*The task*
Set out exactly, line by line, the stretch of data below that begins at the line containing "Cell: 19.9 um" and ends at the line containing "adder cells: 0.0760", with both ends kept.

*Collected data entries*

::::::::

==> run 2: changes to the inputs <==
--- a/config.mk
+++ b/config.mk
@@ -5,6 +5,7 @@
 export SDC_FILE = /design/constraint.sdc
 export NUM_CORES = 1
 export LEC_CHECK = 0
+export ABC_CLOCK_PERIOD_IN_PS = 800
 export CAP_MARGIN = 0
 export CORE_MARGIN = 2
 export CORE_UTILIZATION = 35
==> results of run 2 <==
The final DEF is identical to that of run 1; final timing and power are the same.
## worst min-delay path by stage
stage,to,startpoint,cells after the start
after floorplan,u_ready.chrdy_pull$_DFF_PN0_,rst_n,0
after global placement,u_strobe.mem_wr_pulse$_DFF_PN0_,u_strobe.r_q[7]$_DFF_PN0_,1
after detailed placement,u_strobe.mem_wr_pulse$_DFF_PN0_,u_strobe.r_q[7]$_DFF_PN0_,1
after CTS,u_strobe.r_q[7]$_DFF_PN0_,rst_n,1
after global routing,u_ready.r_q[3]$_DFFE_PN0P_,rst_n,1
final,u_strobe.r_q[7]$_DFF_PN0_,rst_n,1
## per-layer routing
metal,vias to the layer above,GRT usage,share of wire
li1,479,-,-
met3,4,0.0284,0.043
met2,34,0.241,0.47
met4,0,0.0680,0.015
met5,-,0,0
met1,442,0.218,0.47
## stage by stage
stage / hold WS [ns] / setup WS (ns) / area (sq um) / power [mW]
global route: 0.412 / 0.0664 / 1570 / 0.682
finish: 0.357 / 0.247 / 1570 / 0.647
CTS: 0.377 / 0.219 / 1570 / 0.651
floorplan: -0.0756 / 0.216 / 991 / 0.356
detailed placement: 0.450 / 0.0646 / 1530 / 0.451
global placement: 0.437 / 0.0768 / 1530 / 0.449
**config.mk**
```make
export PLATFORM = sky130hd
export DESIGN_NAME = pwm_src_gen
export DESIGN_NICKNAME = d
export VERILOG_FILES = /design/src/rtl/pwm_src_pkg.sv /design/src/rtl/pwm_prescaler.sv /design/src/rtl/pwm_duty_gen.sv /design/src/rtl/pwm_src_mux.sv /design/src/rtl/pwm_src_gen.sv
export SDC_FILE = /design/constraint.sdc
export NUM_CORES = 1
export LEC_CHECK = 0
export BUFFER_PORTS_ARGS = -buffer_cell sky130_fd_sc_hd__buf_2
export CAP_MARGIN = 30
export CORE_MARGIN = 8
export CORE_UTILIZATION = 65
export CTS_CLUSTER_SIZE = 28
export DETAILED_ROUTE_END_ITERATION = 12
export GPL_TIMING_DRIVEN = 0
export PLACE_DENSITY = 0.92
export SLEW_MARGIN = 20
export SYNTH_ARGS = -nofsm -noshare
export SYNTH_HDL_FRONTEND = slang
export SYNTH_SLANG_ARGS = --single-unit
```
**constraint.sdc**
```tcl
create_clock -name clk_i -period 3.4 [get_ports clk_i]
set_clock_uncertainty 0.1 [all_clocks]
set_input_delay 0.17 -clock clk_i [delete_from_list [all_inputs] [get_ports clk_i]]
set_output_delay 0.17 -clock clk_i [all_outputs]
set_load 0.005 [all_outputs]
```
**src/rtl/pwm_src_pkg.sv**
```systemverilog
package pwm_src_pkg;
  localparam int NUM_CH  = 11;
  localparam int NUM_GEN = 4;
  localparam int ADDR_W  = 3;
  localparam int DATA_W  = 16;
  localparam int GEN_CH0 = 6;   // 0-based channel index served by generator 0

  localparam logic [ADDR_W-1:0] A_MODE  = 3'd0;
  localparam logic [ADDR_W-1:0] A_EN    = 3'd1;
  localparam logic [ADDR_W-1:0] A_FSEL  = 3'd2;
  localparam logic [ADDR_W-1:0] A_DUTY0 = 3'd4;

  typedef enum logic [1:0] {SRC_P1, SRC_P2, SRC_GEN} src_e;

  // Fixed routing map, channel index is 0-based
  function automatic src_e ch_src(input int ch, input logic mode);
    if (mode && ch >= GEN_CH0 && ch < GEN_CH0 + NUM_GEN) return SRC_GEN;
    if (ch == 4 || ch == 7 || ch == 9) return SRC_P2;
    return SRC_P1;
  endfunction

  function automatic int ch_gen(input int ch);
    if (ch >= GEN_CH0 && ch < GEN_CH0 + NUM_GEN) return ch - GEN_CH0;
    return 0;
  endfunction
endpackage

```
**src/rtl/pwm_prescaler.sv**
```systemverilog
module pwm_prescaler #(
  parameter int DIV1 = 2,
  parameter int DIV2 = 4
) (
  input  logic clk_i,
  input  logic rst_i,
  output logic [1:0] tick_o
);
  localparam int DIVS [2] = '{DIV1, DIV2};

  for (genvar k = 0; k < 2; k++) begin : g_div
    localparam int DV = DIVS[k];
    if (DV < 2) begin : g_pass
      assign tick_o[k] = 1'b1;
    end else begin : g_cnt
      localparam int CW = $clog2(DV);
      logic [CW-1:0] cnt_q;
      logic          tick_q;
      always_ff @(posedge clk_i) begin
        if (rst_i) begin
          cnt_q  <= '0;
          tick_q <= 1'b0;
        end else if (cnt_q == CW'(DV - 1)) begin
          cnt_q  <= '0;
          tick_q <= 1'b1;
        end else begin
          cnt_q  <= cnt_q + 1'b1;
          tick_q <= 1'b0;
        end
      end
      assign tick_o[k] = tick_q;
    end
  end
endmodule

```
**src/rtl/pwm_duty_gen.sv**
```systemverilog
module pwm_duty_gen #(
  parameter int CNT_W = 7
) (
  input  logic             clk_i,
  input  logic             rst_i,
  input  logic [1:0]       tick_i,
  input  logic             fsel_i,
  input  logic [CNT_W-1:0] duty_i,
  output logic             pwm_o
);
  localparam logic [CNT_W-1:0] CNT_MAX = '1;

  logic [CNT_W-1:0] cnt_q;
  logic [CNT_W-1:0] duty_act_q;
  logic             step;

  assign step = fsel_i ? tick_i[1] : tick_i[0];

  always_ff @(posedge clk_i) begin
    if (rst_i) begin
      cnt_q      <= '0;
      duty_act_q <= '0;
    end else if (step) begin
      cnt_q <= cnt_q + 1'b1;
      if (cnt_q == CNT_MAX) duty_act_q <= duty_i;
    end
  end

  assign pwm_o = duty_act_q > cnt_q;
endmodule

```
**src/rtl/pwm_src_mux.sv**
```systemverilog
module pwm_src_mux
  import pwm_src_pkg::*;
(
  input  logic               clk_i,
  input  logic               rst_i,
  input  logic               mode_i,
  input  logic [NUM_CH-1:0]  en_i,
  input  logic               pwm1_i,
  input  logic               pwm2_i,
  input  logic [NUM_GEN-1:0] gen_i,
  output logic [NUM_CH-1:0]  out_o
);
  logic [NUM_CH-1:0] sel;

  for (genvar c = 0; c < NUM_CH; c++) begin : g_ch
    localparam src_e S0 = ch_src(c, 1'b0);
    localparam src_e S1 = ch_src(c, 1'b1);
    localparam int   GI = ch_gen(c);
    always_comb begin
      case (mode_i ? S1 : S0)
        SRC_P1:  sel[c] = pwm1_i;
        SRC_P2:  sel[c] = pwm2_i;
        default: sel[c] = gen_i[GI];
      endcase
    end
  end

  always_ff @(posedge clk_i) begin
    if (rst_i) out_o <= '0;
    else       out_o <= sel & en_i;
  end
endmodule

```
**src/rtl/pwm_src_gen.sv**
```systemverilog
module pwm_src_gen
  import pwm_src_pkg::*;
#(
  parameter int CNT_W = 7,
  parameter int DIV1  = 2,
  parameter int DIV2  = 4
) (
  input  logic              clk_i,
  input  logic              rst_i,
  input  logic              wr_en_i,
  input  logic [2:0]        wr_addr_i,
  input  logic [15:0]       wr_data_i,
  input  logic              pwm1_i,
  input  logic              pwm2_i,
  output logic [10:0]       out_en_o
);
  logic                 mode_q;
  logic [NUM_CH-1:0]    en_q;
  logic [NUM_GEN-1:0]   fsel_q;
  logic [CNT_W-1:0]     duty_q [NUM_GEN];
  logic [1:0]           tick;
  logic [NUM_GEN-1:0]   gen_pwm;

  always_ff @(posedge clk_i) begin
    if (rst_i) begin
      mode_q <= 1'b0;
      en_q   <= '0;
      fsel_q <= '0;
    end else if (wr_en_i) begin
      if (wr_addr_i == A_MODE) mode_q <= wr_data_i[0];
      if (wr_addr_i == A_EN)   en_q   <= wr_data_i[NUM_CH-1:0];
      if (wr_addr_i == A_FSEL) fsel_q <= wr_data_i[NUM_GEN-1:0];
    end
  end

  for (genvar g = 0; g < NUM_GEN; g++) begin : g_gen
    always_ff @(posedge clk_i) begin
      if (rst_i) duty_q[g] <= '0;
      else if (wr_en_i && wr_addr_i == ADDR_W'(A_DUTY0 + g))
        duty_q[g] <= wr_data_i[CNT_W-1:0];
    end

    pwm_duty_gen #(.CNT_W(CNT_W)) gen_i (
      .clk_i (clk_i),
      .rst_i (rst_i),
      .tick_i(tick),
      .fsel_i(fsel_q[g]),
      .duty_i(duty_q[g]),
      .pwm_o (gen_pwm[g])
    );
  end

  pwm_prescaler #(.DIV1(DIV1), .DIV2(DIV2)) presc_i (
    .clk_i (clk_i),
    .rst_i (rst_i),
    .tick_o(tick)
  );

  pwm_src_mux mux_i (
    .clk_i (clk_i),
    .rst_i (rst_i),
    .mode_i(mode_q),
    .en_i  (en_q),
    .pwm1_i(pwm1_i),
    .pwm2_i(pwm2_i),
    .gen_i (gen_pwm),
    .out_o (out_en_o)
  );
endmodule

```
* Word level (Yosys, flattened, before mapping)
Memory sizes are Yosys's and may differ from the RTL's. A register that Yosys moved wholly into a read port is not among the register bits.
Cells that the tools add are included.
** Operators by class
- Bitwise gates (word level) :: 5
- Eq/ne operators :: 13
- Reduce and logical (&&, ||, !) cells :: 16
- Add/subtract/negate cells :: 6
- Multiplexer cells :: 30
- Order comparisons :: 4
** Operator list (count)
- 7-bit by 1-bit adder with 7-bit output, second input constant :: 4
- 7-bit == test, second input constant :: 4
- 7-bit > comparator :: 4
- 7-bit two-way mux :: 4
- 1-bit two-way mux :: 20
- 2-bit AND reduction :: 7
- 3-bit == test, second input constant :: 4
- 11-bit AND :: 1
- 1-bit case mux with 2 select lines :: 4
- 2-bit by 1-bit == test with 1-bit output, second input constant :: 2
- 1-bit logical AND :: 4
- 2-bit logical NOT :: 2
- 2-bit two-way mux :: 2
- 1-bit OR :: 4
- 2-bit OR reduction :: 2
- 3-bit by 1-bit == test with 1-bit output, second input constant :: 1
- 3-bit by 2-bit == test with 1-bit output, second input constant :: 1
- 3-bit logical NOT :: 1
- 2-bit by 1-bit adder with 2-bit output, second input constant :: 1
- 2-bit == test, second input constant :: 1
- 1-bit adder, second input constant :: 1
** Storage, ports and cells
- Bits in registers :: 60
- Input bits :: 24
- Bits in writable memories :: 28
- Memories kept :: 1
** Memories
- duty_q :: words 4, bits a word 7, read ports 4, clocked after Yosys merged registers in 4, wr ports 4, line pwm_src_gen.sv:20 : logic [CNT_W-1:0] duty_q [NUM_GEN];

* Longest topological paths before layout
Gate-level depths: netlist of the first run.
- Depth in word-level cells :: 6
- Mapped depth :: 5

* Modules after synthesis
Synthesis of the first run repeated with hierarchy kept, for this count alone.
** Second synthesis, totals
- Cells, all modules :: 548
- Area total of the unflattened synthesis :: 5699.2 um2
** By module, submodules not included
- pwm_duty_gen :: instances 4, area each 815.8 um2, cells an instance 90
- pwm_src_gen :: instances 1, area each 1914.3 um2, cells an instance 146
- pwm_src_mux :: instances 1, area each 355.3 um2, cells an instance 29
- pwm_prescaler :: instances 1, area each 166.4 um2, cells an instance 13

* Worst setup path after synthesis of the first run
No wires, ideal clock.
- Path kind :: reg-to-reg
- Start point :: reg g_gen[0].gen_i.cnt_q[0]
- End point :: reg g_gen[0].gen_i.duty_act_q[0], read port of duty_q
- Library setup time :: 0.072 ns
- Stages on the path, launching flop included :: 5
- Period minus slack after synthesis :: 1.515 ns
- Setup slack :: 1.885 ns
- Arrival time :: 1.343 ns
- Buffers on the path :: 0
- Path through :: dfxtp_1 > ha_1 > nand2_1 > nor4_4 > mux2i_1
** Between the ends
- Word-level cells in the longest chain between the ends :: 2
** Ends and longest elaborated chain
- start, declared :: line pwm_duty_gen.sv:13 : logic [CNT_W-1:0] cnt_q;
- start signal, assigned :: line pwm_duty_gen.sv:24 : cnt_q <= cnt_q + 1'b1;
- 7-bit == test :: line pwm_duty_gen.sv:25 : if (cnt_q == CNT_MAX) duty_act_q <= duty_i;
- 2-bit AND reduction (no line)
- end, declared :: line pwm_duty_gen.sv:14 : logic [CNT_W-1:0] duty_act_q;
No other way between the ends.
A chain may end at the register's enable or synchronous reset.

* Worst setup path in the final report of the first run
- Start point :: in wr_addr_i[2]
- End point :: reg en_q[10]
** Between the ends
- Word-level cells in the longest chain between the ends :: 2
** Ends and longest elaborated chain
- start, declared :: line pwm_src_gen.sv:11 : input logic [2:0] wr_addr_i,
- 3-bit by 1-bit == test with 1-bit output :: line pwm_src_gen.sv:31 : if (wr_addr_i == A_EN) en_q <= wr_data_i[NUM_CH-1:0];
- 2-bit AND reduction (no line)
- end signal, assigned :: line pwm_src_gen.sv:31
- end, declared :: line pwm_src_gen.sv:18 : logic [NUM_CH-1:0] en_q;
No other way between the ends.

==> summary.txt, run 1 <==
Clocking
  – Clock buffer count from CTS: 17
  – Root Buffer: clkbuf_8
  – Clk sink count: 116
  – Worst-path clk slew: 0.06 ns
  – Worst skew pair latency: 0.52 ns
  – CTS tree: yes
  – Total number of H-tree levels: 4
  – CTS Buffer Depth: 2
  – Number of buffers added for setup after CTS: 0
  – CTS resizes: 0

Route
  – Via-per-instance ratio: 6.13
  – Starting DRT DRC Count: 315
  – DRC Markers: 0
  – Via count: 4397
  – WL final: 14200 um
  – First-pass detailed-route iteration total: 5
  – Routed Antenna Nets: 0
  – Avg WL per Cell: 19.9 um

Synth
  – Mux cell area share after synthesis: 0.0839
  – Synth Area in Compound Gates: 0.0834
  – Synth Area in Simple Gates: 0.228
  – Synth Area per Inst: 10.1 sq um
  – Post-synthesis async set-or-reset flop share: 0
  – Post-Syn Area: 0.00543 sq mm
  – Post-synthesis cell type count: 37
  – Synth warnings: 0
  – Net count after synthesis: 592
  – #FFs+latches synth: 116
  – Post-synth EDFFs: 28
  – Main combinational cell family by area after synthesis: simple AND/OR/NAND/NOR gates
  – Synthesized-area fraction occupied by adder cells: 0.0760
  – Post-Synth XOR/XNOR Area: 0.00645
  – Gate Count Post-Synth: 535
  – Sequential area share after synthesis: 0.479
  – Most used DFF post-synth: dfxtp_1

Final layout
  – Final #Nets: 656
  – Highest-count cells in the layout ignoring fill and taps: dfxtp_1, nand2b_1, mux2i_1
  – Final core occ: 0.791
  – Most common cell after layout, fill and taps aside: dfxtp_1
  – # diodes: 0
  – Area Growth Syn to Fin: 19.1%
  – Cell Count, Final, Fillers Out: 717
  – Layout cell share with drive strength beyond 1: 0.111
  – # fillers: 442

Global route
  – GRT Util Overall: 0.255
  – First-pass GRT wire length: 22500 um
  – Initial antenna violation count: 0
  – Number of global-route vias before repair: 4613
  – Largest net degree at the start of global routing: 17
  – Global route overflow: 0

Critical path
  – Critical path class: in -> reg
  – Worst EP required: 3.74 ns
  – Worst EP arrival: 2.24 ns
  – Slowest CP cell: dlygate4sd3_1
  – Critical Path Source Type: input port
  – Max stage delay on crit path: 0.57 ns
  – CP Cell Sequence: dlygate4sd3_1, buf_2, nor4bb_1, nand2_1, dlygate4sd3_1, a21oi_1
  – Most frequent cell on the critical path: dlygate4sd3_1
  – Critical path capture point type: flop
  – Critical Path Fanout Max: 6

Timing
  – Peak Freq: 527 MHz
  – Final period util: 0.558
  – Final WS setup: 1.50 ns
  – Pins Over Slew Limit: 0
  – Period minus WS final: 1.90 ns
  – RSZ-0062 raised after global routing: no
  – Setup TNS: 0 ns
  – Setup Viol. Count Final: 0
  – Final Hold Viols: 0
  – Relative slew slack: 0.535
  – Least-Margin Pin Slew: 0.692 ns
  – WHS: 0.0619 ns

Run status
  – Status: complete, no violations

Die
  – Die Span X: 107 um
  – Core area: 0.00818 sq mm
  – I/O pins: 35
  – Die Height: 107 um
  – Total die area: 0.0115 sq mm
  – Rows: 33
  – Initial Utilization: 0.664

Placement
  – Placed Cells: 668
  – Final HPWL DP: 8790 um
  – # port buffers: 28
  – Gpl congestion: 0.882
  – Worst slack, placed: 1.60 ns

Pwr
  – PD cells: 529 mW/mm^2
  – Leakage: 2.47 nW
  – Worst IR Drop VDD: 0.387 mV

Hold path
  – Worst min path class: in -> reg

Job
  – Number of max-cap violations: 0
state kept, by name, indices dropped and copies added (netlist names):
register / flops
en_q: 11
g_gen.gen_i.cnt_q: 28
mux_i.out_o: 11
fsel_q: 4
mode_q: 1
presc_i.g_div.g_cnt.tick_q: 2
g_gen.gen_i.duty_act_q: 28
presc_i.g_div.g_cnt.cnt_q: 3
duty_q: 28
worst max-delay path: cells and delay by family:
kind	cells	cell delay (ns)
AO/OA/AOI/OAI	1	0.15
buffers and inverters	3	1.28
AND/OR/NAND/NOR	2	0.63
cell families after synthesis:
kind of cell               after synthesis
AOI/OAI and AO/OA                       73
xor gates and xnor gates                 4
adders and majority gates               33
buffers and inverters                   54
DFF                                    116
muxes                                   45
and+or+nand+nor                        210
worst paths after layout:
| path | from | endpoint | slack, ns | depth (start not counted) |
|---|---|---|---|---|
| setup reg to reg | g_gen[3].gen_i.cnt_q[0] | g_gen[3].gen_i.duty_act_q[6] | 1.57 | 4 |
| hold reg to reg | presc_i.g_div[0].g_cnt.cnt_q | presc_i.g_div[0].g_cnt.cnt_q | 0.31 | 1 |
| hold / removal | wr_en_i | mode_q | 0.06 | 4 |
| setup / recovery | wr_addr_i[2] | en_q[10] | 1.50 | 6 |
through the flow:
stage / power (W) / instance area (sq um)
6_report: 0.00342 / 6460
5_1_grt: 0.00350 / 6460
4_1_cts: 0.00340 / 6460
3_5_place_dp: 0.00166 / 5700
3_3_place_gp: 0.00165 / 5700
2_1_floorplan: 0.00159 / 5430
area by class of cell:
type	count	area (sq um)	share of cell area
plain buffers	21	111	0.0172
repair buffers	45	310	0.0480
clock inverters	6	61.3	0.00948
flip-flops and latches	116	2600	0.403
clock buffers	26	532	0.0823
well taps	105	131	0.0203
inverters	33	124	0.0192
multi-input cells	365	2590	0.401
report_power, final:
part | switching, W | internal [W] | total [W]
sequential | 0.0000204 | 0.00145 | 0.00147
combinational | 0.000108 | 0.0000762 | 0.000184
clock | 0.000626 | 0.00114 | 0.00176
total | 0.000755 | 0.00266 | 0.00342
per-layer routing:
| layer | vias up | track usage | part of all wire |
|---|---|---|---|
| li1 | 1996 | - | - |
| met1 | 2119 | 0.268 | 0.37 |
| met2 | 211 | 0.440 | 0.50 |
| met3 | 71 | 0.0725 | 0.078 |
| met4 | 0 | 0.161 | 0.050 |
| met5 | - | 0 | 0 |
Yosys cell counts (3+ instances only):
| library cell | number | area [sq um] |
|---|---|---|
| nand2b_1 | 58 | 363 |
| o31ai_1 | 8 | 60.1 |
| clkbuf_1 | 14 | 52.6 |
| mux2i_1 | 41 | 410 |
| mux2_1 | 4 | 45.0 |
| buf_6 | 4 | 45.0 |
| o211ai_1 | 4 | 30.0 |
| nor3_1 | 9 | 45.0 |
| o21ai_0 | 8 | 40.0 |
| xor2_1 | 4 | 35.0 |
| o21bai_1 | 4 | 30.0 |
| nor4_4 | 4 | 85.1 |
| and2_1 | 34 | 213 |
| edfxtp_1 | 28 | 841 |
| dfxtp_1 | 88 | 1760 |
| or4_1 | 8 | 60.1 |
| nor2_1 | 23 | 86.3 |
| a21o_1 | 8 | 60.1 |
| a21oi_1 | 33 | 165 |
| inv_1 | 33 | 124 |
| nand4_1 | 8 | 50.1 |
| nand3_1 | 12 | 60.1 |
| nand3b_1 | 4 | 30.0 |
| ha_1 | 33 | 413 |
| or3_1 | 8 | 50.1 |
| nor2b_1 | 3 | 18.8 |
| nand2_1 | 34 | 128 |
what timing repair did:
item,CTS,global route
endpoints found under the hold margin,43,0
hold buffers,17,0
setup endpoints to repair,0,0
No activity file was read; power rests on OpenSTA's default activity.
==> inputs of run 2 (changes only) <==
Settings changed: CORE_UTILIZATION 65 to 55, PLACE_DENSITY 0.92 to 0.83.
Clock period 3.4 ns to 1.55 ns, I/O delays scaled along.
==> summary.txt, run 2 (synthesis gave the netlist of run 1 again) <==
Critical path
  – Worst path top cell family by delay: flip-flops
  – CP Cell Sequence: inv_1, ha_1, nand4_1, o211ai_1, a41oi_1
  – Max stage delay on crit path: 0.38 ns
  – Critical path class: reg -> reg
  – Critical Path Source Type: flop
  – Critical Path Fanout Max: 4
  – Worst EP arrival: 1.82 ns
  – Critical path capture point type: flop
  – WP buf/inv: 1
  – Slowest CP cell: dfxtp_1
  – Worst EP required: 1.83 ns

Placement
  – Final HPWL DP: 8830 um
  – # port buffers: 28
  – Gpl congestion: 0.837

Timing
  – Least-Margin Pin Slew: 0.724 ns
  – Final period util: 0.994
  – Pins Over Slew Limit: 0
  – Peak Freq: 649 MHz
  – Setup Viol. Count Final: 0
  – Relative slew slack: 0.518
  – Period minus WS final: 1.54 ns
  – Setup TNS: 0 ns
  – Final Hold Viols: 0

Die
  – Total die area: 0.0133 sq mm
  – Core area: 0.00968 sq mm
  – Rows: 36
  – Die Height: 115 um
  – Die Span X: 115 um
  – Initial Utilization: 0.561
  – I/O pins: 35

Pwr
  – Worst IR Drop VDD: 0.854 mV
  – Leakage: 2.57 nW
  – PD cells: 1070 mW/mm^2

Final layout
  – Storage element area: 0.00264 sq mm
  – Final core occ: 0.698
  – # diodes: 0
  – Area Growth Syn to Fin: 24.5%
  – # fillers: 629
  – Final #Nets: 669
  – Layout cell share with drive strength beyond 1: 0.192
  – Multi-input gate area: 0.00275 sq mm
  – Highest-count cells in the layout ignoring fill and taps: dfxtp_1, nand2b_1, mux2i_1
  – Top Registers: duty_q x28, g_gen.gen_i.cnt_q x28, g_gen.gen_i.duty_act_q x28
  – Most common cell after layout, fill and taps aside: dfxtp_1

Hold path
  – Worst min path class: in -> reg

Global route
  – First-pass GRT wire length: 22300 um
  – Largest net degree at the start of global routing: 17
  – GRT Util Overall: 0.220
  – Initial antenna violation count: 0
  – Global route overflow: 0
  – Number of global-route vias before repair: 4497

Route
  – Met1 WL: 5320 um
  – WL final: 14000 um
  – DRC Markers: 0
  – Metal3 WL: 985 um
  – Uppermost layer routed: met4
  – First-pass detailed-route iteration total: 4
  – Avg WL per Cell: 18.4 um
  – Starting DRT DRC Count: 275
  – Met2 WL post-DR: 7130 um
  – Via count: 4302
  – Via-per-instance ratio: 5.68
  – Routed Antenna Nets: 0

Clocking
  – Clock buffer count from CTS: 17
  – CTS tree: yes
  – Worst-path clk slew: 0.06 ns
  – CTS Buffer Depth: 2
  – Clk sink count: 116
  – Root Buffer: clkbuf_8
  – Total number of H-tree levels: 4
  – Worst skew pair latency: 0.53 ns

Run status
  – Status: complete, no violations

Job
  – Number of max-cap violations: 0
==> run 2: changes by cell type in the layout (fill, tap and decap cells not counted), sizes merged <==
cell / delta
inv: +4
clkbuf: -9
buf: +9
clkinvlp: -2
dlygate4sd3: +5
bufinv: -1
clkinv: +7
==> run 2: repair_timing <==
item / in CTS / in global routing
gates cloned: 0 / 1
endpoints found under the setup margin: 41 / 38
gates resized for setup: 14 / 38
hold buffers: 22 / 0
endpoints found under the hold margin: 57 / 0
buffers inserted: 6 / 2
pin swaps: 4 / 10
==> run 2: cell type report <==
cell class              instances  area share
well taps                     133      0.0246
plain buffers                  20      0.0159
clock inverters                14      0.0148
multi-input cells             365       0.406
flip-flops and latches        116       0.390
inverters                      33      0.0183
repair buffers                 59      0.0653
clock buffers                  18      0.0649
==> run 2: routing by layer <==
metal / up-vias / global-route usage
li1: 2018 / -
met1: 2059 / 0.238
met2: 179 / 0.386
met3: 46 / 0.0599
met4: 0 / 0.107
met5: - / 0
==> run 2: power breakdown <==
group | switching (W) | internal (W) | total (W)
logic | 0.000238 | 0.000187 | 0.000425
clock network | 0.00148 | 0.00207 | 0.00355
registers | 0.0000519 | 0.00318 | 0.00323
==> run 2: final timing paths <==
| check | from | endpoint | slack [ns] | depth (start not counted) |
|---|---|---|---|---|
| worst max register to register | g_gen[3].gen_i.cnt_q[4] | mux_i.out_o[9] | 0.009 | 5 |
| worst min register to register | presc_i.g_div[1].g_cnt.cnt_q[0] | presc_i.g_div[1].g_cnt.cnt_q[0] | 0.33 | 1 |
| worst min-delay path | rst_i | g_gen[0].gen_i.duty_act_q[2] | 0.02 | 3 |
| worst max-delay path | g_gen[3].gen_i.cnt_q[4] | mux_i.out_o[9] | 0.009 | 5 |
==> run 2: tightest hold or removal path: stages <==
cell and delay [ns]:
clkbuf_1 0.20, nand2b_1 0.20, mux2i_1 0.11
==> run 2: through the flow <==
stage / total power [W] / area (sq um) / setup slack (ns) / std cells / hold WS, ns
after global routing: 0.00740 / 6760 / -0.0319 / 758 / 0.0500
after global placement: 0.00362 / 5740 / -0.151 / 696 / 0.221
final: 0.00721 / 6760 / 0.00945 / 758 / 0.0175
after floorplan: 0.00350 / 5430 / 0.0352 / 535 / 0.0980
after CTS: 0.00716 / 6580 / -0.0132 / 755 / 0.00526
after detailed placement: 0.00364 / 5740 / -0.228 / 696 / 0.225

::::::::

*Exercise answer*
  – Avg WL per Cell: 19.9 um

Synth
  – Mux cell area share after synthesis: 0.0839
  – Synth Area in Compound Gates: 0.0834
  – Synth Area in Simple Gates: 0.228
  – Synth Area per Inst: 10.1 sq um
  – Post-synthesis async set-or-reset flop share: 0
  – Post-Syn Area: 0.00543 sq mm
  – Post-synthesis cell type count: 37
  – Synth warnings: 0
  – Net count after synthesis: 592
  – #FFs+latches synth: 116
  – Post-synth EDFFs: 28
  – Main combinational cell family by area after synthesis: simple AND/OR/NAND/NOR gates
  – Synthesized-area fraction occupied by adder cells: 0.0760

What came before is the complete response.